Talking With Parents About Vaccines

Getting Off to the Right Start

Among all states, Washington has one of the highest percentages of parents who opt-out of vaccines required for children to enter kindergarten. Many of these parents ask their child’s doctor to delay some or all vaccinations for their child. These “vaccine-hesitant” parents are reluctant for many reasons. Pediatrician and bioethics faculty Dr. Douglas Opel, along with bioethics staff member Katherine Lepere, is focusing on how best to communicate with vaccine-hesitant parents in order to promote ongoing discussions and ultimately increase vaccination rates in children. Focusing on vaccine-hesitant parents is important because this is a growing group, yet their minds are not made up one way or the other yet.

By videotaping conversations between doctors and parents during well-child visits when vaccinations normally are given, Opel and his collaborators have pinpointed a few communication techniques that doctors can use to improve vaccine acceptance. One particularly promising technique is how the vaccine conversation is started.

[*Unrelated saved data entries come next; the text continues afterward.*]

--- config.mk ---
export PLATFORM = sky130hd
export DESIGN_NAME = morse_encoder
export DESIGN_NICKNAME = d
export VERILOG_FILES = /design/src/rtl/morse_encoder.sv
export SDC_FILE = /design/constraint.sdc
export NUM_CORES = 1
export LEC_CHECK = 0
export CORE_MARGIN = 4
export CORE_UTILIZATION = 45
export CTS_CLUSTER_DIAMETER = 50
export DETAILED_ROUTE_END_ITERATION = 12
export GPL_ROUTABILITY_DRIVEN = 0
export HOLD_SLACK_MARGIN = 0.03
export SLEW_MARGIN = 20
export SYNTH_ARGS = -nofsm -noshare
export SYNTH_HDL_FRONTEND = slang
export SYNTH_SLANG_ARGS = --single-unit
export TNS_END_PERCENT = 10
--- constraint.sdc ---
create_clock -name Clock -period 3.9 [get_ports Clock]
set_clock_uncertainty 0.2 [all_clocks]
set_input_delay 0.78 -clock Clock [delete_from_list [all_inputs] [get_ports Clock]]
set_output_delay 0.78 -clock Clock [all_outputs]
set_load 0.005 [all_outputs]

In an initial study, when doctors started the conversation by telling the parents which vaccines their child would be getting, such as “So today we’re doing X and Y vaccines, is that OK?”, more parents accepted the recommended vaccines due for their child at that visit than if doctors began the conversation with an open-ended question asking parents for their preference, such as “What do you want to do about shots today?”

The fact that this simple change in framing could have dramatic effects in parental acceptance underscores the importance of empirical studies to understand what constitutes effective communication in medical settings, and also raises important ethical questions, such as how does this framing affect a doctor's ability to obtain informed consent? And are there other interventions in pediatrics in which this type of framing can also be used?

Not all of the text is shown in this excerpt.